4) For the purpose of this Article, any legal person which is constituted in accordance with the legislation of one Contracting Party, and in which, before a dispute arises, the majority of shares are owned by investors of the other Contracting Party, shall be treated, in accordance with Article 25 (2) (b) of the said Washington Convention, as a legal person of the other Contracting Party.
5) The arbitration decisions shall be final and binding on both parties and shall be enforced in accordance with the laws of the Contracting Party in whose territory the investment was made.
6) Once a dispute has been submitted to the competent tribunal or international arbitration in accordance with this Article, neither Contracting Party shall pursue the dispute through diplomatic channels unless the other Contracting Party has failed to abide or comply with any judgment, award, order or other determination made by the competent international or local tribunal in question.
Article 9. Settlement of Disputes between Contracting Parties
1) The Contracting Parties shall endeavour to resolve any difference between them regarding the interpretation or application of the provisions of this Agreement by friendly negotiations.
2) If the difference cannot thus be settled within six months following the date of notification of the difference, either Contracting Party may submit it to an Ad-hoc Arbitral Tribunal in accordance with this Article.
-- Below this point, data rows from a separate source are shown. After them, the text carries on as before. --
File: src/sscr_top.sv
// Sensor serial link: command decode, checks, response build and APB access
// How it works
// Acceleration request needs acc bit and bit3
// Select bit one makes request invalid
// Request config bits compared with stored config
// Config mismatch flags invalid, no data
// Every command must have odd parity
// Data only when all flags but readback clear
// Two-bit status field tags acceleration data
// Acc bit zero: read or write by select
// Write carries address and data byte
// Write acknowledged unless errored, or locked and not to control
// Register answers carry byte in low bits
// Write commits at frame end, dropped on framing error
// Read command holds low byte zero
// Eight-level priority picks the error answer
// Framing error answers error, arm unchanged
// Edge, count and parity framing checks
// Format checks on acceleration and read commands
// Output pin read back every bit
// Readback error voids acceleration request
// Readback error still performs register write
// Readback error voids read, keeps status flags
// Readback flag holds until clean status read
// Pulse output off while init or reset
// First frame after reset answers framing error
// Status read clears reset-occurred flag
// Invalid request answered next frame, no fault
// Sixteen bits, MSB first, sample on rise
`timescale 1ns/10ps
`include "sscr_map.svh"
module sscr_top
    import sscr_pkg::*;
(
    input  wire logic        pclk,
    input  wire logic        presetn,
    input  wire logic        psel,
    input  wire logic        penable,
    input  wire logic        pwrite,
    input  wire logic [7:0]  paddr,
    input  wire logic [31:0] pwdata,
    output logic      [31:0] prdata,
    output logic             pready,
    output logic             pslverr,
    input  wire logic        sclk,
    input  wire logic        cs_n,
    input  wire logic        mosi,
    input  wire logic        miso_rb,
    output logic             miso_o,
    output logic             miso_oe,
    output logic             arm_out,
    output logic             pulse_en
);
    localparam sscr_pins_t PINS_IDLE = '{sclk: 1'b0, cs_n: 1'b1, mosi: 1'b0, miso_rb: 1'b0};
    localparam logic [31:0] BLOCKED  = `SSCR_BLOCKED_MASK; // Addresses with no access

    sscr_pins_t  pin_in;          // Raw pins
    sscr_pins_t  sync1_reg;       // First synchroniser stage
    sscr_pins_t  sync2_reg;       // Second synchroniser stage
    logic        sclk_d_reg;      // Previous clock level
    logic        cs_d_reg;        // Previous select level
    logic        cs_fall;         // Frame start
    logic        cs_rise;         // Frame end
    logic        in_frame;        // Select held low
    logic        sclk_rise;       // Sample edge
    logic        sclk_fall;       // Shift edge
    logic [15:0] rx_reg;          // Command shift register
    logic [15:0] tx_reg;          // Response shift register
    logic [4:0]  cnt_reg;         // Rising edges this frame
    logic        edge_err_reg;    // Clock high at frame start
    logic        rb_err_reg;      // Readback mismatch this frame
    logic [15:0] resp_reg;        // Word for next frame
    sscr_rsp_t   kind_reg;        // Kind of that word
    logic        first_reg;       // No frame ended since reset
    logic [7:0]  regs_reg [32];   // Link register array
    logic        init_flag_reg;   // Init pending
    logic        reset_flag_reg;  // Reset occurred
    logic        fault_flag_reg;  // Internal fault
    logic        rb_flag_reg;     // Readback mismatch
    logic        offset_flag_reg; // Offset monitor error
    logic [5:0]  ctrl_reg;        // APB control bits
    logic [11:0] accel_reg;       // Acceleration sample
    logic        arm_out_reg;     // Arming output
    logic        pulse_en_reg;    // Pulse output enable
    logic [31:0] prdata_reg;      // APB read data
    sscr_cmd_t   cmd;             // Decoded command
    logic [4:0]  addr;            // Register address
    logic [7:0]  cfg;             // Stored configuration
    logic [7:0]  state_byte;      // Status register view
    logic        arm_cfg;         // OR of arm config bits
    logic        fmt_err;         // Format violation
    logic        frame_err;       // Any framing error
    logic        mismatch;        // Config mismatch
    logic        locked;          // Init lock set
    logic        wr_bad;          // Write not allowed
    logic        reg_bad;         // Register access not allowed
    logic [7:0]  wr_val;          // Value a write stores
    logic [7:0]  rd_val;          // Value a read returns
    sscr_rsp_t   kind_next;       // Answer kind chosen now
    logic [14:0] body;            // Response without parity
    logic [1:0]  acc_status;      // Status for valid data
    logic        wr_en;           // Commit a write
    logic        rd_clear;        // Clean status read
    logic        acc_ok;          // Valid acceleration answer

    // Two-stage synchronisers for all link pins
    assign pin_in = '{sclk: sclk, cs_n: cs_n, mosi: mosi, miso_rb: miso_rb};
    always_ff @(posedge pclk or negedge presetn) begin
        if (!presetn) begin
            sync1_reg <= PINS_IDLE;
            sync2_reg <= PINS_IDLE;
        end else begin
            sync1_reg <= pin_in;
            sync2_reg <= sync1_reg;
        end
    end

    // Edge history of clock and select
    always_ff @(posedge pclk or negedge presetn) begin
        if (!presetn) begin
            sclk_d_reg <= 1'b0;
            cs_d_reg   <= 1'b1;
        end else begin
            sclk_d_reg <= sync2_reg.sclk;
            cs_d_reg   <= sync2_reg.cs_n;
        end
    end
    assign cs_fall   = cs_d_reg & ~sync2_reg.cs_n;
    assign cs_rise   = ~cs_d_reg & sync2_reg.cs_n;
    assign in_frame  = ~cs_d_reg & ~sync2_reg.cs_n;
    assign sclk_rise = in_frame & ~sclk_d_reg & sync2_reg.sclk;
    assign sclk_fall = in_frame & sclk_d_reg & ~sync2_reg.sclk;

    // Receive shift, MSB first on rising edges
    always_ff @(posedge pclk or negedge presetn) begin
        if (!presetn) begin
            rx_reg <= 16'h0000;
        end else if (cs_fall) begin
            rx_reg <= 16'h0000;
        end else if (sclk_rise) begin
            rx_reg <= {rx_reg[14:0], sync2_reg.mosi};
        end
    end

    // Edge count and start-edge check
    always_ff @(posedge pclk or negedge presetn) begin
        if (!presetn) begin
            cnt_reg      <= 5'h00;
            edge_err_reg <= 1'b0;
        end else if (cs_fall) begin
            cnt_reg      <= 5'h00;
            edge_err_reg <= sync2_reg.sclk;
        end else if (sclk_rise && cnt_reg != 5'h1f) begin
            cnt_reg <= cnt_reg + 5'h01;
        end
    end

    // Transmit shift, loaded at frame start, next bit on falling edges
    always_ff @(posedge pclk or negedge presetn) begin
        if (!presetn) begin
            tx_reg  <= 16'h0000;
            miso_oe <= 1'b0;
        end else begin
            miso_oe <= ~sync2_reg.cs_n;
            if (cs_fall) begin
                tx_reg <= resp_reg;
            end else if (sclk_fall) begin
                tx_reg <= {tx_reg[14:0], 1'b0};
            end
        end
    end
    assign miso_o = tx_reg[15];

    // Readback compare of the driven bit
    always_ff @(posedge pclk or negedge presetn) begin
        if (!presetn) begin
            rb_err_reg <= 1'b0;
        end else if (cs_fall) begin
            rb_err_reg <= 1'b0;
        end else if (sclk_rise && sync2_reg.miso_rb != tx_reg[15]) begin
            rb_err_reg <= 1'b1;
        end
    end

    // Command decode and checks
    assign cmd        = rx_reg;
    assign addr       = cmd.body[12:8];
    assign cfg        = regs_reg[`SSCR_ADDR_CFG];
    assign locked     = cfg[`SSCR_CFG_LOCK];
    assign arm_cfg    = cfg[`SSCR_CFG_ARM2] | cfg[`SSCR_CFG_ARM1];
    assign state_byte = {init_flag_reg, reset_flag_reg, fault_flag_reg,
                         rb_flag_reg, offset_flag_reg, 3'h0};

    assign fmt_err = cmd.acc ? (cmd.hi | (|cmd.body[11:4]) | ~cmd.body[`SSCR_CMD_BIT3])
                             : (~cmd.ax & (|cmd.body[7:0]));

    assign frame_err = edge_err_reg | sync2_reg.sclk | (cnt_reg != `SSCR_FRAME_BITS)
                     | ~(^rx_reg) | fmt_err;

    assign mismatch = (cmd.body[`SSCR_CMD_OC] != cfg[`SSCR_CFG_OC])
                    | (cmd.body[`SSCR_CMD_SD] != cfg[`SSCR_CFG_SD])
                    | (cmd.body[`SSCR_CMD_ARM] != arm_cfg);

    assign wr_bad  = BLOCKED[addr] | (addr == `SSCR_ADDR_STATE)
                   | (locked & (addr != `SSCR_ADDR_CTL));
    assign reg_bad = cmd.ax ? wr_bad : BLOCKED[addr];

    assign wr_val  = locked ? {cmd.body[7:6], regs_reg[addr][5:0]} : cmd.body[7:0];
    assign rd_val  = (addr == `SSCR_ADDR_STATE) ? state_byte : regs_reg[addr];

    assign acc_status = ctrl_reg[`SSCR_CTRL_ST_RUN] ? `SSCR_ST_SELF
                      : (locked ? `SSCR_ST_NORMAL : `SSCR_ST_INIT);

    // Answer selection in priority order
    always_comb begin
        if (frame_err) begin
            kind_next = RSP_FRAME;
        end else if (rb_err_reg) begin
            kind_next = RSP_RBACK;
        end else if (cmd.acc) begin
            if (cmd.ax | mismatch) begin
                kind_next = RSP_INV_ACC;
            end else if (init_flag_reg) begin
                kind_next = RSP_INTERNAL;
            end else if (reset_flag_reg) begin
                kind_next = RSP_INV_ACC;
            end else if (ctrl_reg[`SSCR_CTRL_CRC]) begin
                kind_next = RSP_INTERNAL;
            end else if (ctrl_reg[`SSCR_CTRL_ST_ERR]) begin
                kind_next = RSP_SELF_ERR;
            end else if (offset_flag_reg | fault_flag_reg) begin
                kind_next = RSP_INTERNAL;
            end else begin
                kind_next = RSP_ACCEL;
            end
        end else if (reg_bad) begin
            kind_next = RSP_INV_REG;
        end else begin
            kind_next = cmd.ax ? RSP_WRITE : RSP_READ;
        end
    end

    // Response word contents
    always_comb begin
        unique case (kind_next)
            RSP_FRAME:    body = {1'b0, `SSCR_ST_ERR, `SSCR_ERR_FRAME};
            RSP_RBACK:    body = {1'b0, `SSCR_ST_ERR, `SSCR_ERR_RBACK};
            RSP_INV_ACC:  body = {cmd.ax, `SSCR_ST_ERR, `SSCR_ERR_INV_ACC};
            RSP_INV_REG:  body = {1'b0, `SSCR_ST_ERR, `SSCR_ERR_INV_REG};
            RSP_INTERNAL: body = {cmd.ax, `SSCR_ST_ERR, `SSCR_ERR_INTERNAL};
            RSP_SELF_ERR: body = {cmd.ax, `SSCR_ST_ERR, `SSCR_ERR_SELF};
            RSP_ACCEL:    body = {cmd.ax, acc_status, accel_reg};
            RSP_WRITE:    body = {1'b1, 6'h00, wr_val};
            RSP_READ:     body = {1'b0, 6'h00, rd_val};
            default:      body = {1'b0, `SSCR_ST_ERR, `SSCR_ERR_FRAME};
        endcase
    end

    assign wr_en    = cs_rise & ~frame_err & ~cmd.acc & cmd.ax & ~wr_bad;
    assign rd_clear = cs_rise & (kind_next == RSP_READ) & (addr == `SSCR_ADDR_STATE);
    assign acc_ok   = cs_rise & (kind_next == RSP_ACCEL);

    // Latch the answer at frame end, odd parity in the top bit
    always_ff @(posedge pclk or negedge presetn) begin
        if (!presetn) begin
            resp_reg  <= `SSCR_RESP_RESET;
            kind_reg  <= RSP_FRAME;
            first_reg <= 1'b1;
        end else if (cs_rise) begin
            resp_reg  <= {~(^body), body};
            kind_reg  <= kind_next;
            first_reg <= 1'b0;
        end
    end

    // Link register array, written only after a frame with no framing error
    always_ff @(posedge pclk or negedge presetn) begin
        if (!presetn) begin
            for (int i = 0; i < 32; i++) begin
                regs_reg[i] <= 8'h00;
            end
        end else if (wr_en) begin
            regs_reg[addr] <= wr_val;
        end
    end

    // Init pending clears once the core reports start-up done
    always_ff @(posedge pclk or negedge presetn) begin
        if (!presetn) begin
            init_flag_reg <= 1'b1;
        end else if (ctrl_reg[`SSCR_CTRL_INIT_DONE]) begin
            init_flag_reg <= 1'b0;
        end
    end

    // Sticky status flags; a new event wins over a clearing read
    always_ff @(posedge pclk or negedge presetn) begin
        if (!presetn) begin
            reset_flag_reg  <= 1'b1;
            fault_flag_reg  <= 1'b0;
            rb_flag_reg     <= 1'b0;
            offset_flag_reg <= 1'b0;
        end else begin
            reset_flag_reg  <= reset_flag_reg & ~rd_clear;
            fault_flag_reg  <= ctrl_reg[`SSCR_CTRL_FAULT] | ctrl_reg[`SSCR_CTRL_ST_ERR]
                             | ctrl_reg[`SSCR_CTRL_CRC] | (fault_flag_reg & ~rd_clear);
            rb_flag_reg     <= (sclk_rise & (sync2_reg.miso_rb != tx_reg[15]))
                             | (rb_flag_reg & ~rd_clear);
            offset_flag_reg <= ctrl_reg[`SSCR_CTRL_OFFSET] | (offset_flag_reg & ~rd_clear);
        end
    end

    // Arming follows config only on a valid acceleration answer
    always_ff @(posedge pclk or negedge presetn) begin
        if (!presetn) begin
            arm_out_reg  <= 1'b0;
            pulse_en_reg <= 1'b0;
        end else begin
            if (acc_ok) begin
                arm_out_reg <= arm_cfg;
            end
            pulse_en_reg <= ~(init_flag_reg | reset_flag_reg);
        end
    end
    assign arm_out  = arm_out_reg;
    assign pulse_en = pulse_en_reg;

    // APB writes to control and sample registers
    always_ff @(posedge pclk or negedge presetn) begin
        if (!presetn) begin
            ctrl_reg  <= `SSCR_CTRL_RESET;
            accel_reg <= 12'h000;
        end else if (psel && penable && pwrite) begin
            if (paddr == `SSCR_APB_CTRL) begin
                ctrl_reg <= pwdata[5:0];
            end
            if (paddr == `SSCR_APB_ACCEL) begin
                accel_reg <= pwdata[11:0];
            end
        end
    end

    // APB read data captured in the setup cycle
    always_ff @(posedge pclk or negedge presetn) begin
        if (!presetn) begin
            prdata_reg <= 32'h0000_0000;
        end else if (psel && !penable) begin
            unique case (paddr)
                `SSCR_APB_CTRL:   prdata_reg <= {26'h0, ctrl_reg};
                `SSCR_APB_ACCEL:  prdata_reg <= {20'h0, accel_reg};
                `SSCR_APB_STATUS: prdata_reg <= {22'h0, pulse_en_reg, arm_out_reg, state_byte};
                `SSCR_APB_CFG:    prdata_reg <= {24'h0, cfg};
                default:          prdata_reg <= 32'h0000_0000;
            endcase
        end
    end
    assign prdata  = prdata_reg;
    assign pready  = 1'b1;
    assign pslverr = psel & penable & (paddr != `SSCR_APB_CTRL) & (paddr != `SSCR_APB_ACCEL)
                   & (paddr != `SSCR_APB_STATUS) & (paddr != `SSCR_APB_CFG);
endmodule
3) The Arbitral Tribunal shall be formed by three members and shall be constituted as follows: within two months of the notification by a Contracting Party of its wish to settle the dispute by arbitration, each Contracting Party shall appoint one arbitrator. These two members shall then, within thirty days of the appointment of the last one, agree upon a third member who shall be a national of a third country and who shall act as the Chairman. The appointment of the Chairman shall be approved by the Contracting Parties within thirty days of that person's nomination.
4) If, within the time limits provided for in paragraph (3) of this Article the required appointment has not been made or the required approval has not been given, either Contracting Party may request the President of the International Court of Justice to make the necessary appointments. If the President of the International Court of Justice is prevented from carrying out the said function or if that person is a national of either
Contracting Party, the appointment shall be made by the Vice-President, and if the latter is prevented from carrying out the said function or if that person is national of either Contracting Party, the appointments shall be made by the most senior Judge of the Court who is not a national of either Contracting Parties. 5) The Chairman of the Tribunal shall be a national of a third country which has diplomatic relations with both Contracting Parties.
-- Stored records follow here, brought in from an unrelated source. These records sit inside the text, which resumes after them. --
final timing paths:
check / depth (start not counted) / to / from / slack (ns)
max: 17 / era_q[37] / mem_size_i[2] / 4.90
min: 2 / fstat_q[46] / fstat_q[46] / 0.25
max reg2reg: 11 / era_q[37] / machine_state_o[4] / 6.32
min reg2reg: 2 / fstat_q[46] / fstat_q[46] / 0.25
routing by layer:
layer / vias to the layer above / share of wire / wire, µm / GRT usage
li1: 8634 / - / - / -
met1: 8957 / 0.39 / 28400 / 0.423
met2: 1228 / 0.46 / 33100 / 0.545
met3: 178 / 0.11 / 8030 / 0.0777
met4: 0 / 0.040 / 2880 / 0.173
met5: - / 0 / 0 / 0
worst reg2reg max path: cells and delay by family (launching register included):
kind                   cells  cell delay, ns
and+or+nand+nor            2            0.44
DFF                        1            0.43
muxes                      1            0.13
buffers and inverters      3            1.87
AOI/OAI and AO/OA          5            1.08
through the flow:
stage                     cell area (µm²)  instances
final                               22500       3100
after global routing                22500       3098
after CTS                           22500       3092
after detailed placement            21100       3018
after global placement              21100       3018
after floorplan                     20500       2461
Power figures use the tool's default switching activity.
6) The Arbitral Tribunal shall reach its decisions taking into account the provisions of this Agreement, the principles of international law on this subject and the general principles of law as recongnized by the Contracting Parties. The Tribunal shall reach its decisions by a majority vote and shall determine its procedure.
7) Each Contracting Party shall bear the cost of the arbitrator it has appointed and of its representation in the arbitral proceedings. The cost of the Chairman and the remaining costs shall be borne in equal parts by the Contracting Parties unless agreed otherwise.
8) The decisions of the Arbitral Tribunal shall be final and binding on both Parties.
Article 10. Consultations between Contracting Parties
The Contracting Parties shall consult each other at the request of either of them on matters concerning the interpretation or application of this Agreement.
Article 11. Final Provisions
1) The Contracting Parties shall notify each other when the constitutional requirements for the entry into force of this Agreement have been fulfilled. The Agreement shall enter into force thirty days after the date of the latter notification.
2) This Agreement shall remain in force for a period of fifteen years. Therafter it shall remain in force indefinitely unless one of the Contracting Parties gives one year's written notice of termination through diplomatic channels.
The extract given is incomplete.